From an optimization exercise on the open Yosys and OpenROAD flow, aimed at small area and a short achievable clock period; shortcuts taken in it are not production practice. At most, simulation tests tie the RTL to the original design; equivalence was not proved. The clock port is modelled as an ideal driver, which makes a skipped or thinned clock tree look cheaper than it is; a real chip needs a root buffer or a tree. No activity file was given, so power comes from the tool's default toggle rates.

==> inputs of try-amber <==
Design debug_top, start of the top module:
module debug_top #(
	parameter int ADDR_W = 6
) (
	input wire logic clk,
	input wire logic reset_i,
	input wire logic tck_i,
	input wire logic tms_i,
	input wire logic tdi_i,
	output logic tdo_o,
	input wire logic rx_bit_i,
	input wire logic rx_valid_i,
	input wire dbg_pkg::sample_t sample_i,
	input wire logic sample_valid_i
);
==> flow/config.mk <==
export PLATFORM = sky130hd
export DESIGN_NAME = debug_top
export DESIGN_NICKNAME = debug_top
export VERILOG_FILES = /design/flow/design.v
export SDC_FILE = /design/flow/constraint.sdc
export NUM_CORES = 4
export LEC_CHECK = 0
export CAP_MARGIN = 20
export CORE_MARGIN = 2
export CORE_UTILIZATION = 60
export CTS_BUF_LIST = sky130_fd_sc_hd__clkbuf_16
export CTS_CLUSTER_DIAMETER = 80
export CTS_CLUSTER_SIZE = 25
export SETUP_SLACK_MARGIN = 3.8
export SLEW_MARGIN = 20
==> flow/constraint.sdc <==
create_clock -name core_clock -period 6.0 [get_ports {clk}]
set_input_delay 1.2000 -clock core_clock [delete_from_list [all_inputs] [get_ports {clk}]]
set_output_delay 1.2000 -clock core_clock [all_outputs]
set_load 0.01 [all_outputs]
standard.sh (not shown) runs the stock make flow with config.mk's settings and CLKGATE_MAP_FILE= SYNTH_SCRIPT=/design/flow/synth_recipe.tcl, a recipe that flattens the netlist after the stock synthesis.
==> flow/flow/run.sh <==
#!/bin/bash
# Layout flow: the standard flow (standard.sh, unchanged synthesis),
# except that clock tree synthesis builds a two-level tree (flow/mytree.tcl):
# the clock port feeds 4 root clkbuf_16, each driving the clkbuf_16 leaf
# buffers of one quadrant; each leaf drives a cluster of about 24 flip-flops.
# The rest of ORFS's CTS step (placement legalisation, setup/hold repair)
# runs as usual. Each step's make output is logged in this folder; ORFS's
# own per-tool logs are under orfs/logs.
set -euo pipefail
here=$(pwd)

bash standard.sh place > std_1_place.log 2>&1

# ORFS scripts with cts.tcl's clock_tree_synthesis call replaced
mkdir -p scripts_cts
cp -r "$FLOW_HOME"/scripts/. scripts_cts/
sed -i "s#^log_cmd clock_tree_synthesis {\*}\$cts_args#source $here/flow/mytree.tcl; build_clock_tree 24 4; set_propagated_clock [all_clocks]#" scripts_cts/cts.tcl
grep -q "build_clock_tree 24 4" scripts_cts/cts.tcl
bash standard.sh SCRIPTS_DIR="$here/scripts_cts" cts > std_2_cts.log 2>&1

bash standard.sh finish > std_3_finish.log 2>&1
Other scripts of this flow, unchanged in this note and not shown: flow/flow/mytree.tcl
==> try-garnet: changes against try-amber <==
--- a/flow/design.v
+++ b/flow/design.v
@@ -133,37 +133,47 @@
 	end
 	assign upd_val = (shift_cnt_q == 7'(DRW)) ? dr_sr[7:0] : first_q;
 	wire is_idcode = (ir_q == dbg_pkg::IR_IDCODE);
 	wire is_ctrl   = (ir_q == dbg_pkg::IR_CTRL);
 	wire is_status = (ir_q == dbg_pkg::IR_STATUS);
 	wire is_addr   = (ir_q == dbg_pkg::IR_MEM_ADDR);
 	wire is_data   = (ir_q == dbg_pkg::IR_MEM_DATA);
 	wire is_bypass = (ir_q == dbg_pkg::IR_BYPASS);
+	logic tdo_n_q;
+	logic tdo_d;
+	always_comb begin
+		tdo_d = ~tdo_n_q;
+		if (reset_i)
+			tdo_d = 1'b0;
+		else if (fall_q) begin
+			if (st_sh_ir)
+				tdo_d = dr_sr[DRW-4];
+			else if (st_sh_dr)
+				tdo_d = is_bypass ? dr_sr[DRW-1] : status_late_q ? total_q[0] : dr_sr[0];
+			else
+				tdo_d = 1'b0;
+		end
+	end
+	always_ff @(posedge clk) begin
+		tdo_o <= tdo_d;
+		tdo_n_q <= ~tdo_d;
+	end
 	always_ff @(posedge clk) begin
 		if (reset_i) begin
 			state_q <= dbg_pkg::TEST_LOGIC_RESET;
 			ir_q <= dbg_pkg::IR_IDCODE;
-			tdo_o <= 1'b0;
 		end else begin
 			if (st_tlr)
 				ir_q <= dbg_pkg::IR_IDCODE;
 			if (rise_q) begin
 				state_q <= state_d;
 				if (st_upd_ir)
 					ir_q <= dr_sr[DRW-1:DRW-4];
 			end
-			if (fall_q) begin
-				if (st_sh_ir)
-					tdo_o <= dr_sr[DRW-4];
-				else if (st_sh_dr)
-					tdo_o <= is_bypass ? dr_sr[DRW-1] : status_late_q ? total_q[0] : dr_sr[0];
-				else
-					tdo_o <= 1'b0;
-			end
 		end
 	end
 	logic [7:1] ctrl_q;
 	logic cap_arm_q;
 	logic rd_req_q;
 	logic [ADDR_W-1:0] rd_addr_q;
 	dbg_pkg::sample_t data_q;
 	logic wr_en_q;
@@ -251,17 +261,19 @@
 			wr_en_q <= 1'b0;
 			wr_grp_q <= '0;
 			if (cap_arm_q) begin
 				cap_active_q <= 1'b1;
 				wr_ptr_q <= '1;
 				cap_done_q <= 1'b0;
 			end else if (cap_take) begin
 				wr_en_q <= 1'b1;
-				wr_grp_q[wr_ptr_inc[5:3]] <= 1'b1;
+				for (int g = 0; g < 8; g++)
+					wr_grp_q[g] <= (&wr_ptr_q[2:0]) ? (wr_ptr_q[5:3] == 3'(g + 7))
+						: (wr_ptr_q[5:3] == 3'(g));
 				wr_ptr_q <= wr_ptr_inc;
 				if (wr_ptr_q == ADDR_W'(DEPTH - 2)) begin
 					cap_active_q <= 1'b0;
 					cap_done_q <= 1'b1;
 				end
 			end
 		end
 	end
- CORE_UTILIZATION: 60 -> 66
- SETUP_SLACK_MARGIN: 3.8 -> 3.9
==> try-umber: changes against try-amber <==
--- a/flow/design.v
+++ b/flow/design.v
@@ -206,63 +206,48 @@
 			dr_cap[ADDR_W-1:0] = rd_addr_q;
 		else if (is_data)
 			dr_cap[7:0] = rd_grant_q ? rd_fresh : data_q;
 	end
 	dbg_pkg::sample_t mem [DEPTH];
 	dbg_pkg::sample_t wr_data_q;
 	logic cap_active_q;
 	logic [ADDR_W-1:0] wr_ptr_q;
-	logic [7:0] wr_grp_q;
-	for (genvar k = 0; k < DEPTH; k++) begin : g_row
-		always_ff @(posedge clk) begin
-			if (wr_grp_q[k / 8] && wr_ptr_q[2:0] == 3'(k % 8))
-				mem[k] <= wr_data_q;
-		end
+	always_ff @(posedge clk) begin
+		if (wr_en_q)
+			mem[wr_ptr_q] <= wr_data_q;
 	end
 	for (genvar g = 0; g < 4; g++) begin : g_cand
-		dbg_pkg::sample_t lvl [31];
-		for (genvar i = 0; i < 16; i++) begin : g_leaf
-			assign lvl[15 + i] = mem[g * 16 + i];
-		end
-		for (genvar n = 14; n >= 0; n--) begin : g_node
-			localparam int D = $clog2(n + 2) - 1;
-			assign lvl[n] = rd_addr_q[3 - D] ? lvl[2 * n + 2] : lvl[2 * n + 1];
-		end
 		always_ff @(posedge clk)
-			rd_cand_q[g] <= lvl[0];
+			rd_cand_q[g] <= mem[{2'(g), rd_addr_q[3:0]}];
 	end
 	assign rd_fresh = rd_cand_q[rd_hi_q];
 	always_ff @(posedge clk) begin
 		rd_hi_q <= rd_addr_q[5:4];
 		rd_grant_q <= rd_grant;
 		if (rd_grant_q)
 			data_q <= rd_fresh;
 	end
 	wire cap_take = cap_active_q && sample_valid_i;
-	wire [ADDR_W-1:0] wr_ptr_inc = wr_ptr_q + 1'b1;
 	always_ff @(posedge clk) begin
 		wr_data_q <= sample_i;
 		if (reset_i) begin
 			cap_active_q <= 1'b0;
 			wr_ptr_q <= '1;
 			wr_en_q <= 1'b0;
-			wr_grp_q <= '0;
 			cap_done_q <= 1'b0;
 		end else begin
 			wr_en_q <= 1'b0;
-			wr_grp_q <= '0;
 			if (cap_arm_q) begin
 				cap_active_q <= 1'b1;
 				wr_ptr_q <= '1;
 				cap_done_q <= 1'b0;
 			end else if (cap_take) begin
 				wr_en_q <= 1'b1;
-				wr_grp_q[wr_ptr_inc[5:3]] <= 1'b1;
-				wr_ptr_q <= wr_ptr_inc;
+				wr_ptr_q <= wr_ptr_q + 1'b1;
 				if (wr_ptr_q == ADDR_W'(DEPTH - 2)) begin
 					cap_active_q <= 1'b0;
 					cap_done_q <= 1'b1;
 				end
 			end
 		end
 	end
 	logic [6:0] hist_q;
- SETUP_SLACK_MARGIN: 3.8 -> 3.9
==> comparison table <==
Result of the run: try-garnet no timing/DRC/antenna violations; try-amber no timing/DRC/antenna violations; try-umber no timing/DRC/antenna violations
Number of nets in the layout: try-garnet 1911; try-amber 1834; try-umber 1870
# rows: try-garnet 78; try-amber 82; try-umber 81
Finished Layout Cells: try-garnet 2478; try-amber 2473; try-umber 2505
Clk_skew: try-garnet 0.03952 ns; try-amber 0.05427 ns; try-umber 0.03836 ns
Area share of fa/ha/maj cells after synthesis: try-garnet 0.6201%; try-amber 0.7479%; try-umber 0.4610%
Tapcells: try-garnet 600; try-amber 672; try-umber 664
Fraction of the mapped netlist area in simple logic gates: try-garnet 8.405%; try-amber 7.550%; try-umber 7.573%
Hold Crit Endpoint: try-garnet rise_q; try-amber rd_hi_q[1]; try-umber rd_hi_q[0]
CP arrival: try-garnet 2.33 ns; try-amber 2.42 ns; try-umber 2.31 ns
Total routed wirelength: try-garnet 63050 µm; try-amber 63450 µm; try-umber 65560 µm
Wire length of the first global-routing pass: try-garnet 95540 µm; try-amber 96560 µm; try-umber 96990 µm
Share of the synthesized area in the top cell type: try-garnet 57.25%; try-amber 57.54%; try-umber 58.04%
Footprint of the multi-input gates: try-garnet 8707 µm²; try-amber 8758 µm²; try-umber 8950 µm²
Highest routing layer actually used: try-garnet met4; try-amber met5; try-umber met4
Clock network power: try-garnet 2.59 mW; try-amber 2.60 mW; try-umber 2.55 mW
Yosys Warn Count: try-garnet 7; try-amber 7; try-umber 2
Fin crit share: try-garnet 34.46%; try-amber 36.00%; try-umber 37.81%
For try-umber, only the layout was checked, not whether the RTL still works. In every run of this note, the design's own scripts or RTL, not TritonCTS, make the clock network.

[what the ideal ports hide]
Ports are ideal in the flow. The routed layouts listed here were re-timed in OpenROAD.
Step 1 assumes that a clkbuf_16 drives the clock port and a buf_2 every other input.
Step 2, shift: input delay + t, output delay - t, t = (earliest + latest rising clock arrival at the registers) / 2. This alone moves slack from input paths to output paths.
Slacks: no drivers / after step 1 / after step 2; pairs: no drivers / after step 1.
| run | t (ns) | setup WS [ns] | latest minus earliest clock arrival (ns) | slew at the worst register clock pin (ns) |
|---|---|---|---|---|
| try-amber | 0.511 | 3.840 / 3.789 / 3.436 | 0.056 / 0.056 | 0.10 / 0.10 |
| try-garnet | 0.492 | 3.932 / 3.864 / 3.694 | 0.045 / 0.045 | 0.10 / 0.10 |
| try-umber | 0.511 | 3.732 / 3.732 / 3.643 | 0.038 / 0.038 | 0.10 / 0.10 |
After both steps setup and hold are still met in every run listed. The setup slack of try-amber, which loses most, moves by -0.051 ns with the drivers and by -0.404 ns with both steps.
-- -- --
• _Exercise goal_
Copy the entries word for word. Start at the first line and end with the line containing "inputs of try-amber".

• _Final answer_
From an optimization exercise on the open Yosys and OpenROAD flow, aimed at small area and a short achievable clock period; shortcuts taken in it are not production practice. At most, simulation tests tie the RTL to the original design; equivalence was not proved. The clock port is modelled as an ideal driver, which makes a skipped or thinned clock tree look cheaper than it is; a real chip needs a root buffer or a tree. No activity file was given, so power comes from the tool's default toggle rates.

==> inputs of try-amber <==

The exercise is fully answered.